IBD linked to pesticides and GMOs:
Genetically modified foods are a true scientific breakthrough. These crops are resistant to severe weather conditions and pesticide use. However, science also says that these foods are harsh on the gut and have been linked to autoimmune diseases such as IBD. In particular, the effects of glyphosate on the gut and the link between the IBD and pesticides have been studied and the results are the topic of conversation in the health and especially IBD community.

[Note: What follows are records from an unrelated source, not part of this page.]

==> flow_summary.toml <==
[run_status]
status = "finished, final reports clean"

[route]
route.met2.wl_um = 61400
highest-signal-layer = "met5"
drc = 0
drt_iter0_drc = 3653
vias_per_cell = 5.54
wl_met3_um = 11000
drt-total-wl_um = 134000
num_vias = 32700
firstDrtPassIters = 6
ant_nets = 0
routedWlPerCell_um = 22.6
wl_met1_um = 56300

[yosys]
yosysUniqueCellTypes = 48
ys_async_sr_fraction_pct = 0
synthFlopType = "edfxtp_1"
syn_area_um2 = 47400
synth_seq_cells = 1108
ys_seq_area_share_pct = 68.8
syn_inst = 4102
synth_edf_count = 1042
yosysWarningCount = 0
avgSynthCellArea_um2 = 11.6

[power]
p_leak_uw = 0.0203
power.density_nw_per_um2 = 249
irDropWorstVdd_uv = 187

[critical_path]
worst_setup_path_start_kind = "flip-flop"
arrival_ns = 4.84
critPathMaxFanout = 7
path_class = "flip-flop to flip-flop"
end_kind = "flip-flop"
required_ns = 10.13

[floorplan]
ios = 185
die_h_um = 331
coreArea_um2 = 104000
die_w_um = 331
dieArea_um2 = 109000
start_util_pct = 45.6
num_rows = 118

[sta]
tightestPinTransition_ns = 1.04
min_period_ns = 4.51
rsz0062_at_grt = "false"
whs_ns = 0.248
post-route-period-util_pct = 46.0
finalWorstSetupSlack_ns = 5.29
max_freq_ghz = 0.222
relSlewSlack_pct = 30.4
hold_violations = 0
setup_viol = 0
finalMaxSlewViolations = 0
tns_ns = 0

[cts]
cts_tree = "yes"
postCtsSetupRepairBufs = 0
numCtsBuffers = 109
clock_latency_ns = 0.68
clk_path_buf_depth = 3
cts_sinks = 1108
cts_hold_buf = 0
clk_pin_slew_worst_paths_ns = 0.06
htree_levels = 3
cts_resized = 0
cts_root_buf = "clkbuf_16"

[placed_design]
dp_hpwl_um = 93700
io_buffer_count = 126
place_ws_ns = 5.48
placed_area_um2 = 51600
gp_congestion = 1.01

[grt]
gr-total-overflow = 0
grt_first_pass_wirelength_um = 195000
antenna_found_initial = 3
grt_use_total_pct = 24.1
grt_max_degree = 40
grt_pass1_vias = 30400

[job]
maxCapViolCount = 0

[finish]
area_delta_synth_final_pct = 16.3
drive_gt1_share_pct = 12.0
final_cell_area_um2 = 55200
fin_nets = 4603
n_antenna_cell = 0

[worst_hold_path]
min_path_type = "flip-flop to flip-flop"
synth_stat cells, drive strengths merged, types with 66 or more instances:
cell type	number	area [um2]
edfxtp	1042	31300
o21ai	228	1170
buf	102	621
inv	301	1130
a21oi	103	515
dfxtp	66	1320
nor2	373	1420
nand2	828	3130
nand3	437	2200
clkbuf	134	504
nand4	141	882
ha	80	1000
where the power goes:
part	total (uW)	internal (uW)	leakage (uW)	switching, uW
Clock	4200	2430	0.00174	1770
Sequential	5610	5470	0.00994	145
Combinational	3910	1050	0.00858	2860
## src/rtl/core/lfr_pkg.sv

```systemverilog
package lfr_pkg;

  localparam int MAX_PIXELS = 1024;
  localparam int MEM_DEPTH  = 2 * MAX_PIXELS;
  localparam int ADDR_W     = $clog2(MEM_DEPTH);
  localparam int LEN_W      = 17;

  localparam logic [7:0]  MAGIC_0    = 8'h41;
  localparam logic [7:0]  MAGIC_1    = 8'h64;
  localparam logic [7:0]  MAGIC_2    = 8'h61;
  localparam logic [7:0]  CHECK_XOR  = 8'h55;
  localparam logic [31:0] HASH_CONST = 32'h9e3779b9;

  localparam logic MODE_BYTE = 1'b0;
  localparam logic MODE_READ = 1'b1;

  typedef enum logic [2:0] {
    PH_MAGIC0,
    PH_MAGIC1,
    PH_MAGIC2,
    PH_HIGH,
    PH_LOW,
    PH_CHECK,
    PH_BODY,
    PH_SUM
  } phase_t;

  typedef enum logic [1:0] {
    STATUS_NONE,
    STATUS_ACCEPTED,
    STATUS_MISMATCH,
    STATUS_TOO_LARGE
  } status_t;

  typedef struct packed {
    logic        is_read;
    logic        index_ok;
    logic [7:0]  rx_byte;
    logic [15:0] pixel_index;
  } cmd_t;

  typedef struct packed {
    logic valid;
    cmd_t cmd;
  } head_t;

  function automatic logic [31:0] lfr_mix(logic [31:0] sum, logic [23:0] rgb);
    logic [31:0] h;
    h = {rgb[23:16], rgb[15:8], 8'h00, rgb[7:0]};
    return (sum + HASH_CONST + {h[25:0], 6'b0} + {2'b0, h[31:2]}) ^ h;
  endfunction

endpackage

```

## src/rtl/core/lfr_if.sv

```systemverilog
interface lfr_in_if;
  logic        valid;
  logic        ready;
  logic        mode;
  logic [7:0]  rx_byte;
  logic [15:0] pixel_index;

  modport source (output valid, mode, rx_byte, pixel_index, input ready);
  modport sink (input valid, mode, rx_byte, pixel_index, output ready);
endinterface


```

## src/rtl/core/lfr_front.sv

```systemverilog
module lfr_front (
  input  logic            clk,
  input  logic            rst,
  lfr_in_if.sink          request,
  output lfr_pkg::head_t  head,
  input  logic            pop
);
  import lfr_pkg::*;

  cmd_t       slot [2];
  cmd_t       cmd;
  logic [1:0] count;
  logic [1:0] count_next;
  logic       wr_ptr;
  logic       rd_ptr;
  logic       accept;

  assign request.ready = (count != 2'd2);
  assign accept        = request.valid && request.ready;

  always_comb begin
    cmd.is_read     = (request.mode == MODE_READ);
    cmd.index_ok    = ({1'b0, request.pixel_index} < LEN_W'(MAX_PIXELS));
    cmd.rx_byte     = request.rx_byte;
    cmd.pixel_index = request.pixel_index;
  end

  always_comb begin
    case ({accept, pop})
      2'b10:   count_next = count + 2'd1;
      2'b01:   count_next = count - 2'd1;
      default: count_next = count;
    endcase
  end

  assign head.valid = (count != 2'd0);
  assign head.cmd   = slot[rd_ptr];

  always_ff @(posedge clk) begin
    if (rst) begin
      count  <= 2'd0;
      wr_ptr <= 1'b0;
      rd_ptr <= 1'b0;
    end else begin
      count <= count_next;
      if (accept) wr_ptr <= ~wr_ptr;
      if (pop) rd_ptr <= ~rd_ptr;
    end
  end

  always_ff @(posedge clk) begin
    if (accept) slot[wr_ptr] <= cmd;
  end

endmodule

```

## src/flat_wrapper.sv

```systemverilog
// flat-port wrapper written by rule: the top's interface ports become plain ports
module lfr_front_flat import lfr_pkg::*;
  (clk, rst, head, pop, request_valid, request_mode, request_rx_byte, request_pixel_index, request_ready);
  lfr_in_if request_i ();
  input  logic clk;
  input  logic rst;
  output lfr_pkg::head_t head;
  input  logic pop;
  input wire logic [$bits(request_i.valid)-1:0] request_valid;
  input wire logic [$bits(request_i.mode)-1:0] request_mode;
  input wire logic [$bits(request_i.rx_byte)-1:0] request_rx_byte;
  input wire logic [$bits(request_i.pixel_index)-1:0] request_pixel_index;
  output wire logic [$bits(request_i.ready)-1:0] request_ready;
  assign request_i.valid = request_valid;
  assign request_i.mode = request_mode;
  assign request_i.rx_byte = request_rx_byte;
  assign request_i.pixel_index = request_pixel_index;
  assign request_ready = request_i.ready;
  lfr_front u_core (.clk(clk), .rst(rst), .request(request_i), .head(head), .pop(pop));
endmodule
```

The CDC’s, (Centers for Disease Control and Prevention) recent statistics show that IBD now affects more than three times the projected estimates. Could the rise of inflammatory bowel diseases be due to the increase of glyphosate and other pesticides in food?
Pesticides and IBD
The link between pesticides and IBD is being increasingly studied as the majority of the population now suffers from some type of autoimmune disease and 3/4 with any type digestive disorder. IBD doesn’t have a definite cause but a series of factors that promote it. Factors that influence the higher than expected IBD rates are: genetics, antibiotics, exposure to environmental toxins, diet, poor gut flora, and immune dysfunction.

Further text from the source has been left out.